The “Imperative Necessity” to Reset Government
February 6, 2026
Plus, WaPo layoffs and concentrated wealth’s threat to the news media.
The Roosevelt Rundown features our top stories of the week.

The Left’s Next Challenge: Prove Democracy Can Work for Working People
Last month, the New York Times estimated that Donald Trump has made at least $1.4 billion through exploiting the presidency. As the administration continues to enrich itself and its ultrawealthy cronies through cryptocurrency, legal settlements, Qatar-gifted private jets, and more, it takes from hardworking Americans—making health care more expensive and taxes harder to file. This corruption is taking place within a system that already disadvantaged the working class well before Trump took office.

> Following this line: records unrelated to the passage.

$ cat config.mk
export PLATFORM = sky130hd
export DESIGN_NAME = sdo_client_upload_engine
export DESIGN_NICKNAME = d
export VERILOG_FILES = /design/src/rtl/core/sdoup_pkg.sv /design/src/rtl/core/sdoup_step.sv /design/src/rtl/core/sdoup_fifo.sv /design/src/rtl/core/sdo_client_upload_engine.sv
export VERILOG_INCLUDE_DIRS = /design/src /design/src/rtl/core
export SDC_FILE = /design/constraint.sdc
export NUM_CORES = 1
export LEC_CHECK = 0
export BUFFER_PORTS_ARGS = -buffer_cell sky130_fd_sc_hd__buf_2
export CELL_PAD_IN_SITES_DETAIL_PLACEMENT = 0
export CELL_PAD_IN_SITES_GLOBAL_PLACEMENT = 1
export CORE_ASPECT_RATIO = 1.75
export CORE_MARGIN = 5
export CORE_UTILIZATION = 50
export DETAILED_ROUTE_END_ITERATION = 7
export PLACE_DENSITY_LB_ADDON = 0.08
export SYNTH_ARGS = -nofsm -noshare
export SYNTH_HDL_FRONTEND = slang
export SYNTH_SLANG_ARGS = --single-unit
$ cat constraint.sdc
create_clock -name clk -period 8.4 [get_ports clk]
set_input_delay 2.1 -clock clk [delete_from_list [all_inputs] [get_ports clk]]
set_output_delay 2.1 -clock clk [all_outputs]
set_load 0.1 [all_outputs]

Regaining public trust will be a staggeringly difficult challenge. But it’s one progressives can and must take on.
- This week, former FTC official Hannah Garden-Monheit joined the Pitchfork Economics podcast to discuss her October 2025 Roosevelt Institute report, coauthored with Tresa Joseph, on how to make the government more effective and responsive.

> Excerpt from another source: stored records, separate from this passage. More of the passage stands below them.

<file path="src/rtl/bqt_pkg.sv">
// shared types, character codes and the tokenizer step function
package bqt_pkg;

    // token kinds
    localparam logic [2:0] K_WORD  = 3'd0;
    localparam logic [2:0] K_OR    = 3'd1;
    localparam logic [2:0] K_AND   = 3'd2;
    localparam logic [2:0] K_NOT   = 3'd3;
    localparam logic [2:0] K_OPEN  = 3'd4;
    localparam logic [2:0] K_CLOSE = 3'd5;
    localparam logic [2:0] K_QUOTE = 3'd6;
    localparam logic [2:0] K_END   = 3'd7;

    // characters the tokenizer looks for
    localparam logic [7:0] CH_O     = 8'h4F;
    localparam logic [7:0] CH_R     = 8'h52;
    localparam logic [7:0] CH_A     = 8'h41;
    localparam logic [7:0] CH_N     = 8'h4E;
    localparam logic [7:0] CH_D     = 8'h44;
    localparam logic [7:0] CH_T     = 8'h54;
    localparam logic [7:0] CH_PIPE  = 8'h7C;
    localparam logic [7:0] CH_AMP   = 8'h26;
    localparam logic [7:0] CH_BANG  = 8'h21;
    localparam logic [7:0] CH_LPAR  = 8'h28;
    localparam logic [7:0] CH_RPAR  = 8'h29;
    localparam logic [7:0] CH_QUOTE = 8'h22;
    localparam logic [7:0] CH_SPACE = 8'h20;
    localparam logic [7:0] CH_TAB   = 8'h09;
    localparam logic [7:0] CH_LF    = 8'h0A;
    localparam logic [7:0] CH_VT    = 8'h0B;
    localparam logic [7:0] CH_FF    = 8'h0C;
    localparam logic [7:0] CH_CR    = 8'h0D;
    localparam logic [7:0] CH_NUL   = 8'h00;

    // keyword match outcomes
    localparam logic [1:0] M_NO   = 2'd0;
    localparam logic [1:0] M_YES  = 2'd1;
    localparam logic [1:0] M_WAIT = 2'd2;

    // results one input can cause, and drain passes needed for a full window
    localparam int MAX_RES = 4;
    localparam int DRAIN_PASSES = 6;

    // record queue between front and back
    localparam int QDEPTH = 4;
    localparam int QPTR_W = $clog2(QDEPTH);

    typedef struct packed {
        logic [2:0] kind;
        logic [7:0] wbyte;
        logic       wend;
    } bqt_res_t;

    // all results caused by one accepted transaction
    typedef struct packed {
        logic [1:0]           last_idx;
        bqt_res_t [MAX_RES-1:0] res;
    } bqt_rec_t;

    typedef struct packed {
        logic [2:0][7:0] win;
        logic [1:0]      cnt;
        logic            in_word;
    } bqt_state_t;

    typedef struct packed {
        bqt_state_t             st;
        logic [2:0]             n;
        bqt_res_t [MAX_RES-1:0] res;
    } bqt_step_t;

    function automatic logic bqt_is_space(input logic [7:0] c);
        return c == CH_SPACE || c == CH_TAB || c == CH_LF || c == CH_VT ||
               c == CH_FF || c == CH_CR;
    endfunction

    function automatic logic bqt_ends_word(input logic [7:0] c);
        return c == CH_PIPE || c == CH_BANG || c == CH_LPAR || c == CH_RPAR ||
               c == CH_QUOTE || bqt_is_space(c);
    endfunction

    // shift out k bytes from the window front
    function automatic bqt_state_t bqt_drop(input bqt_state_t s, input logic [1:0] k);
        bqt_state_t r;
        r = s;
        case (k)
            2'd1:
            begin
                r.win = {8'h00, s.win[2], s.win[1]};
            end
            2'd2:
            begin
                r.win = {16'h0000, s.win[2]};
            end
            2'd3:
            begin
                r.win = '0;
            end
            default:
            begin
                r.win = s.win;
            end
        endcase
        r.cnt = s.cnt - k;
        return r;
    endfunction

    // match window bytes 1 (and 2) against a keyword whose first byte matches
    function automatic logic [1:0] bqt_match(input bqt_state_t s, input logic [7:0] k1,
                                             input logic [7:0] k2, input logic three,
                                             input logic ended);
        logic [1:0] m;
        if (s.cnt <= 2'd1)
        begin
            m = ended ? M_NO : M_WAIT;
        end
        else if (s.win[1] != k1)
        begin
            m = M_NO;
        end
        else if (!three)
        begin
            m = M_YES;
        end
        else if (s.cnt <= 2'd2)
        begin
            m = ended ? M_NO : M_WAIT;
        end
        else if (s.win[2] != k2)
        begin
            m = M_NO;
        end
        else
        begin
            m = M_YES;
        end
        return m;
    endfunction

    function automatic void bqt_put(inout bqt_res_t [MAX_RES-1:0] res, inout logic [2:0] n,
                                    input logic [2:0] kind, input logic [7:0] wbyte,
                                    input logic wend);
        if (n < 3'(MAX_RES))
        begin
            res[n[1:0]].kind  = kind;
            res[n[1:0]].wbyte = wbyte;
            res[n[1:0]].wend  = wend;
            n = n + 3'd1;
        end
    endfunction

    // one input byte: append to the window, resolve what can be resolved
    function automatic bqt_step_t bqt_step(input bqt_state_t s_in, input logic [7:0] c,
                                           input logic eoq);
        bqt_step_t  r;
        bqt_state_t s;
        logic       ended;
        logic       stop;
        logic       wend;
        logic [7:0] b;
        logic [7:0] k1;
        logic [7:0] k2;
        logic       three;
        logic [2:0] kind;
        logic [1:0] m;
        logic [2:0] n;
        bqt_res_t [MAX_RES-1:0] res;

        s     = s_in;
        ended = eoq || (c == CH_NUL);
        stop  = 1'b0;
        n     = 3'd0;
        res   = '0;

        // append the byte while not at end
        if (!ended)
        begin
            case (s.cnt)
                2'd0:
                begin
                    s.win[0] = c;
                end
                2'd1:
                begin
                    s.win[1] = c;
                end
                2'd2:
                begin
                    s.win[2] = c;
                end
                default:
                begin
                    s.win = s.win;
                end
            endcase
            if (s.cnt != 2'd3)
            begin
                s.cnt = s.cnt + 2'd1;
            end
        end

        // drain passes over the window
        for (int i = 0; i < DRAIN_PASSES; i++)
        begin
            if (!stop && s.cnt != 2'd0)
            begin
                b = s.win[0];
                if (s.in_word)
                begin
                    if (s.cnt == 2'd1 && !ended)
                    begin
                        stop = 1'b1;
                    end
                    else
                    begin
                        wend = (s.cnt == 2'd1) ? 1'b1 : bqt_ends_word(s.win[1]);
                        bqt_put(res, n, K_WORD, b, wend);
                        s = bqt_drop(s, 2'd1);
                        if (wend)
                        begin
                            s.in_word = 1'b0;
                        end
                    end
                end
                else if (bqt_is_space(b))
                begin
                    s = bqt_drop(s, 2'd1);
                end
                else if (b == CH_O || b == CH_N || b == CH_A)
                begin
                    k1    = (b == CH_O) ? CH_R : (b == CH_N) ? CH_O : CH_N;
                    k2    = (b == CH_N) ? CH_T : CH_D;
                    three = (b != CH_O);
                    kind  = (b == CH_O) ? K_OR : (b == CH_N) ? K_NOT : K_AND;
                    m     = bqt_match(s, k1, k2, three, ended);
                    if (m == M_WAIT)
                    begin
                        stop = 1'b1;
                    end
                    else if (m == M_YES)
                    begin
                        bqt_put(res, n, kind, 8'h00, 1'b0);
                        s = bqt_drop(s, three ? 2'd3 : 2'd2);
                    end
                    else
                    begin
                        s.in_word = 1'b1;
                    end
                end
                else if (b == CH_PIPE || b == CH_AMP)
                begin
                    m = bqt_match(s, b, b, 1'b0, ended);
                    if (m == M_WAIT)
                    begin
                        stop = 1'b1;
                    end
                    else
                    begin
                        bqt_put(res, n, (b == CH_PIPE) ? K_OR : K_AND, 8'h00, 1'b0);
                        s = bqt_drop(s, (m == M_YES) ? 2'd2 : 2'd1);
                    end
                end
                else if (b == CH_BANG || b == CH_LPAR || b == CH_RPAR || b == CH_QUOTE)
                begin
                    kind = (b == CH_BANG) ? K_NOT : (b == CH_LPAR) ? K_OPEN :
                           (b == CH_RPAR) ? K_CLOSE : K_QUOTE;
                    bqt_put(res, n, kind, 8'h00, 1'b0);
                    s = bqt_drop(s, 2'd1);
                end
                else
                begin
                    s.in_word = 1'b1;
                end
            end
        end

        // end of string: end token and back to the reset state
        if (ended)
        begin
            bqt_put(res, n, K_END, 8'h00, 1'b0);
            s = '0;
        end

        r.st  = s;
        r.n   = n;
        r.res = res;
        return r;
    endfunction

endpackage

</file>
<file path="src/rtl/bqt_back.sv">
// back end: walks the results of the head record one per pop
module bqt_back (
    input  logic              clk,
    input  logic              rst_n,
    input  bqt_pkg::bqt_rec_t head,
    input  logic              q_empty,
    output logic              q_rd,
    input  logic              pop,
    output logic              empty,
    output logic [2:0]        token_kind,
    output logic [7:0]        word_byte,
    output logic              word_end,
    output logic              last
);
    import bqt_pkg::*;

    logic [1:0] idx_reg;
    logic [1:0] idx_next;
    logic       take;

    // current result of the head record
    always_comb
    begin
        empty      = q_empty;
        token_kind = head.res[idx_reg].kind;
        word_byte  = head.res[idx_reg].wbyte;
        word_end   = head.res[idx_reg].wend;
        last       = (idx_reg == head.last_idx);
        take       = pop && !q_empty;
        q_rd       = take && last;
        idx_next   = idx_reg;
        if (take)
        begin
            idx_next = last ? 2'd0 : idx_reg + 2'd1;
        end
    end

    // position inside the head record
    always_ff @(posedge clk or negedge rst_n)
    begin
        if (!rst_n)
        begin
            idx_reg <= 2'd0;
        end
        else
        begin
            idx_reg <= idx_next;
        end
    end

endmodule

</file>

- As discussed on the podcast and in the report, conservative efforts to underfund agencies and stack courts with ideological allies, on top of reforms that outsourced expertise and layered on procedural hurdles, have undermined the government’s ability to function.
- Solving problems is not just a bureaucratic issue. It’s a democratic one. Democratic legitimacy requires a government capable of speedily and visibly responding to Americans’ aspirations and discontent. Without delivering for working families and standing up for them against special interests, the state won’t earn the public’s trust.
Today’s crises offer “a bit of a reset moment in which the aperture for what is possible is different,” Garden-Monheit said on the podcast. “It’s not just that there’s a window of opportunity there, in a future governing moment—it’s that there’s an imperative necessity.”
Listen to the episode: A Government Built to Stall—and What That Means for Democracy (with Hannah Garden-Monheit)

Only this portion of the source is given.